* _Action item_
Check each line of the material. Copy those containing "synthesis".

* _Dataset entries_
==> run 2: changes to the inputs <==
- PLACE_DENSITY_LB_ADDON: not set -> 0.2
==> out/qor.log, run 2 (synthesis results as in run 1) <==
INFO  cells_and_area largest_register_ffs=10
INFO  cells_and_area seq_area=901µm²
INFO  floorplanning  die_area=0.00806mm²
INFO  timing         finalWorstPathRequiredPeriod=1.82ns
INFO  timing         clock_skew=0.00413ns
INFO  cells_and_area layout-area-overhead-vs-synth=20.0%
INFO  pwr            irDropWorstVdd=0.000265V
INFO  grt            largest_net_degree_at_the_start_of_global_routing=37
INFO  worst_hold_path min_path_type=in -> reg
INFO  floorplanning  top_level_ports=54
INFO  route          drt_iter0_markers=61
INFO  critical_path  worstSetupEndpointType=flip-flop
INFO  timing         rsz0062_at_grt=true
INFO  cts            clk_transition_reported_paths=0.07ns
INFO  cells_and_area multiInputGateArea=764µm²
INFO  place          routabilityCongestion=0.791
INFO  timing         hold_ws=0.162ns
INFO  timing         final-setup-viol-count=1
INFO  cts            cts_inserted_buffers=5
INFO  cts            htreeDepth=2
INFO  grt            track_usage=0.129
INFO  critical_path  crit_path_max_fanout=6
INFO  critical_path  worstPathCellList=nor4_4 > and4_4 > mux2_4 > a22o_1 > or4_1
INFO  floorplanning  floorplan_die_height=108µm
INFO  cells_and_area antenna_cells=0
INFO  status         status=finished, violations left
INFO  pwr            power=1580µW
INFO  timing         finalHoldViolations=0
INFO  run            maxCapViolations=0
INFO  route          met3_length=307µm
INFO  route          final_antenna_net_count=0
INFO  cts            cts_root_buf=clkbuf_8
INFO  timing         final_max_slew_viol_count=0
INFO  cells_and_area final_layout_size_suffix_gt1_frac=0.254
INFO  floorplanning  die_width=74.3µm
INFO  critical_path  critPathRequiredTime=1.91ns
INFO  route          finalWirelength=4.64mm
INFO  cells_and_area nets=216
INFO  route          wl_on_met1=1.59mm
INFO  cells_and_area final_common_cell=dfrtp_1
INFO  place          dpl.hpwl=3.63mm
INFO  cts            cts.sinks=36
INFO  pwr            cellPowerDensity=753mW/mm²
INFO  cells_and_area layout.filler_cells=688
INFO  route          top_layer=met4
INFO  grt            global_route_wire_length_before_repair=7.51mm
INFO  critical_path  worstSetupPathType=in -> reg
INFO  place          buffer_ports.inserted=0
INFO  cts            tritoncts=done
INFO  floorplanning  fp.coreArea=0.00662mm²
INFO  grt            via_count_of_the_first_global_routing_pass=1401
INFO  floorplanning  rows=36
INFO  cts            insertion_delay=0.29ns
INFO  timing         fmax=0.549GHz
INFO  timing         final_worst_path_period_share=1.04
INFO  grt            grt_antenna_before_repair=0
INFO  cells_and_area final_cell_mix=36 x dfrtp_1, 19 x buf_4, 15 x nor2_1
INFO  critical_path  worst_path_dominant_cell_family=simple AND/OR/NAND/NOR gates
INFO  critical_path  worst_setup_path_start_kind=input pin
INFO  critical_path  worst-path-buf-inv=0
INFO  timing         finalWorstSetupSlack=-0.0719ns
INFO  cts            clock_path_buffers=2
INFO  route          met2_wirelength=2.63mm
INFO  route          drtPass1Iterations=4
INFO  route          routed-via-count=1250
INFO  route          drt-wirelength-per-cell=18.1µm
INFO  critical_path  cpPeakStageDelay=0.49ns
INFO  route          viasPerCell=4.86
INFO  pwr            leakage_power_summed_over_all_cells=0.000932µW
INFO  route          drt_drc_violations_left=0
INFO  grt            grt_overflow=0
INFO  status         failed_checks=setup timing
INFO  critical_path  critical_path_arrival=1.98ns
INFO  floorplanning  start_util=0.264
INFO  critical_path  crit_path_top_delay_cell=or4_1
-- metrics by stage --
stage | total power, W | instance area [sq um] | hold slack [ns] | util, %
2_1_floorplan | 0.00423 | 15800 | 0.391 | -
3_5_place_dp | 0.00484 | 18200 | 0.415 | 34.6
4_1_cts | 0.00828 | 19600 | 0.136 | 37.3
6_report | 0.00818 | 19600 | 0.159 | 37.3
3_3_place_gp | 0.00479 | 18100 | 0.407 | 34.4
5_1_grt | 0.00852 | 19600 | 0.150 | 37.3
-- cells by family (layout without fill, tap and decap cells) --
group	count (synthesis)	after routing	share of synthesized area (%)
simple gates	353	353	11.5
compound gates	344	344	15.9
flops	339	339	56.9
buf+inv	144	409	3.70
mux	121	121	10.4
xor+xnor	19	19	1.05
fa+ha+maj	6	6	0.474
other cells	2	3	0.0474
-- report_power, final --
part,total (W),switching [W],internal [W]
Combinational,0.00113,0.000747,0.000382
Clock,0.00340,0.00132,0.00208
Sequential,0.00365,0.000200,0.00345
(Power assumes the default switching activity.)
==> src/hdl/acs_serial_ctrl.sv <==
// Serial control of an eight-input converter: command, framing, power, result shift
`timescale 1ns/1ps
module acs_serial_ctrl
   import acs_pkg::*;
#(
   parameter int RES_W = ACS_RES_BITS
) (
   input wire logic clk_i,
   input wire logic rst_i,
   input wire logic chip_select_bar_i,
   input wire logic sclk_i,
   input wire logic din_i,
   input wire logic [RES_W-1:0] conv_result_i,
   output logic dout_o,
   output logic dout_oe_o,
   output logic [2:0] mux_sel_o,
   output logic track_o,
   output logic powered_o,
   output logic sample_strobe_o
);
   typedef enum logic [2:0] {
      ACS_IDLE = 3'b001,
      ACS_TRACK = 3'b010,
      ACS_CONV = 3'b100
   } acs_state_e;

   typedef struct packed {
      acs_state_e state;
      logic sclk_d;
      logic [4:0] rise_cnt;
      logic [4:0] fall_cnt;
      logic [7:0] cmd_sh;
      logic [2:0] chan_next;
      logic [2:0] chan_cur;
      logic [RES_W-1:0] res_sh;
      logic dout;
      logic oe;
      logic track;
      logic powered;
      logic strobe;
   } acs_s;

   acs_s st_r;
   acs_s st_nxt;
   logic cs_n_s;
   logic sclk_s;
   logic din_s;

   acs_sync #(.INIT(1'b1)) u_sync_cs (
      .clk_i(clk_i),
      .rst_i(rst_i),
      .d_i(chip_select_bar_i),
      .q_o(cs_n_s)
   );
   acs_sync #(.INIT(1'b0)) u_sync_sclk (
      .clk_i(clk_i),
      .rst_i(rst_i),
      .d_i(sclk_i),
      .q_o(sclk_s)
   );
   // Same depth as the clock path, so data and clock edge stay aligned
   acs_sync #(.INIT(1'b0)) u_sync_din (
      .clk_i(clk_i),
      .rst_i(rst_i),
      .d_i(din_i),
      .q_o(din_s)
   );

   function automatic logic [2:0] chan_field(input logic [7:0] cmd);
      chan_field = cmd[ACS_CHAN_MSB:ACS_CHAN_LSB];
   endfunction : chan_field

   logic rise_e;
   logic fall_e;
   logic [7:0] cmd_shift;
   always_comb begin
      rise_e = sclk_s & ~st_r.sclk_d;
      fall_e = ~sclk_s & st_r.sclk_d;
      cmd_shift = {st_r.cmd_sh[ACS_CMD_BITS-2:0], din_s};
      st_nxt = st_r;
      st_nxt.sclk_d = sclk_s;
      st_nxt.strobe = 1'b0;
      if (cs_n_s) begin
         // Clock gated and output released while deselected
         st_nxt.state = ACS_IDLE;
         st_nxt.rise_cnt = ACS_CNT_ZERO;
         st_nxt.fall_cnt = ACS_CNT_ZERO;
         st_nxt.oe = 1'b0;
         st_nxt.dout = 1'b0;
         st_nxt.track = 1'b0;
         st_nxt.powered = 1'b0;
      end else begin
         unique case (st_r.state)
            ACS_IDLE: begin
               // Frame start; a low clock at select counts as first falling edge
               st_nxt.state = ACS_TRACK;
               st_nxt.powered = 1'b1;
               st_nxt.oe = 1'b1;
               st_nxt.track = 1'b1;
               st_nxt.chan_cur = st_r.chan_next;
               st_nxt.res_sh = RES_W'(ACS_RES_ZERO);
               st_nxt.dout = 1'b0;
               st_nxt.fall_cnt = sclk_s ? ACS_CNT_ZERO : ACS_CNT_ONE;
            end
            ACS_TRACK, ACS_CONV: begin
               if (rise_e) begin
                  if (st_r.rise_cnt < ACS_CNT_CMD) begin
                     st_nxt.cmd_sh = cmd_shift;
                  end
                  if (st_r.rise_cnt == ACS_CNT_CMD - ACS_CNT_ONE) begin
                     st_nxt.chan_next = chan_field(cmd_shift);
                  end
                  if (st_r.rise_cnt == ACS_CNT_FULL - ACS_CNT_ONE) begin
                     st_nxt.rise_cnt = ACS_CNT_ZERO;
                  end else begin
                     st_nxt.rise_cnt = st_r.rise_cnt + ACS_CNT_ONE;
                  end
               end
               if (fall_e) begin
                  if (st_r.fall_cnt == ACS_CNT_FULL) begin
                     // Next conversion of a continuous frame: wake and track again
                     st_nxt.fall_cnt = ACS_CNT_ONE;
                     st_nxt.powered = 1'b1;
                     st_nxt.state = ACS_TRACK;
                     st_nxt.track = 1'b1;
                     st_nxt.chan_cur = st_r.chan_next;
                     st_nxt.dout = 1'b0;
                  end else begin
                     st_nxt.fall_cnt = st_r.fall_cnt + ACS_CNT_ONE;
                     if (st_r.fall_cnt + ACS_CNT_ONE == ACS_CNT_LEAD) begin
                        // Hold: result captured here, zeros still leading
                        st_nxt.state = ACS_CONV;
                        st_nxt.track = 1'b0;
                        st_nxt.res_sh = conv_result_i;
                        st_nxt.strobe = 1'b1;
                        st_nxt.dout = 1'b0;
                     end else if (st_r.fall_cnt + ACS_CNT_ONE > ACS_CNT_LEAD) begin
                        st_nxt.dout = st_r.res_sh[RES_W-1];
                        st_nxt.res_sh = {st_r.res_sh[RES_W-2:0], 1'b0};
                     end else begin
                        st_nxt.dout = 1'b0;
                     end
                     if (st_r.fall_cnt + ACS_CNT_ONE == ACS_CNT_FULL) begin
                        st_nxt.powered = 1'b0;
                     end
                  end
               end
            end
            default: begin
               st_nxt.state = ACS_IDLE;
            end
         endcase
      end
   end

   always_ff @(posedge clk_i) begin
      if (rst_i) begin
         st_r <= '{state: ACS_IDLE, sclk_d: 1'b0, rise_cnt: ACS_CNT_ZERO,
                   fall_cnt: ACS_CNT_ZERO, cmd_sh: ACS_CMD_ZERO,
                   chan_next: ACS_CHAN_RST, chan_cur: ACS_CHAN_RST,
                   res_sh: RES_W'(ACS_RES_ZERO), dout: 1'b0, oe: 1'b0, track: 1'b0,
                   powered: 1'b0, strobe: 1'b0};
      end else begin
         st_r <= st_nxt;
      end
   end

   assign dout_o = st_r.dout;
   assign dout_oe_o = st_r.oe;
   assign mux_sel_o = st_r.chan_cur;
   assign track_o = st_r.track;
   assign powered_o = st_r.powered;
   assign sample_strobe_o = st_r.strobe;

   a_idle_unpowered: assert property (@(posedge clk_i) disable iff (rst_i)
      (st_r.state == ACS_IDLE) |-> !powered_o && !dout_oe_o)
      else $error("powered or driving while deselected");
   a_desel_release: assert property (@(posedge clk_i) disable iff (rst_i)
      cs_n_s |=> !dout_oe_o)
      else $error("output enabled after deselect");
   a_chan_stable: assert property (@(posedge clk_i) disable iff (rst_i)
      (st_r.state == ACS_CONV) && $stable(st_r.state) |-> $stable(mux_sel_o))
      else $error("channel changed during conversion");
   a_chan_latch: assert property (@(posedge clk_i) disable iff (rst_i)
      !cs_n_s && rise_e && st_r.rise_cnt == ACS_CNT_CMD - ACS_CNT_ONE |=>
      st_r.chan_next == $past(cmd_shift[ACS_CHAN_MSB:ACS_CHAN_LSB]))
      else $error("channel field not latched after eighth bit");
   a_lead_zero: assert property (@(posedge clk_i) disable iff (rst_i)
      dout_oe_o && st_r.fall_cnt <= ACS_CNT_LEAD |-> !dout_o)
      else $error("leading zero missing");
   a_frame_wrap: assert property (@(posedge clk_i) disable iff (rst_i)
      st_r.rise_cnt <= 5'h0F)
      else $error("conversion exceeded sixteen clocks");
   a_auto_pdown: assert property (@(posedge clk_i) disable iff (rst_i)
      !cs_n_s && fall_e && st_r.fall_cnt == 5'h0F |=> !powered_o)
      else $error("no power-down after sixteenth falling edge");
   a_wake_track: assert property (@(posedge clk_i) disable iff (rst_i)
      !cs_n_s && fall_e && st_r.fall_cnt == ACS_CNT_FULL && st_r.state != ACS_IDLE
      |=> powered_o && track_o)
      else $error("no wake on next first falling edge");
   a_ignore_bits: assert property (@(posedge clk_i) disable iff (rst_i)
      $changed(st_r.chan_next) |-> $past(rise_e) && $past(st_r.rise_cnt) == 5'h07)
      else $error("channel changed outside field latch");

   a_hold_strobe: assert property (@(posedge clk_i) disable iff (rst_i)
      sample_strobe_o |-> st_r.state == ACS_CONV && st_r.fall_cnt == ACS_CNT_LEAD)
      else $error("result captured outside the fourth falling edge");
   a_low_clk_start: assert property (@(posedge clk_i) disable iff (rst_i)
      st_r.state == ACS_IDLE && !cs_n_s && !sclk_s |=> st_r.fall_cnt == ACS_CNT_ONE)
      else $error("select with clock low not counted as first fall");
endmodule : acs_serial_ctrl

* _Result of this exercise_
==> out/qor.log, run 2 (synthesis results as in run 1) <==
group	count (synthesis)	after routing	share of synthesized area (%)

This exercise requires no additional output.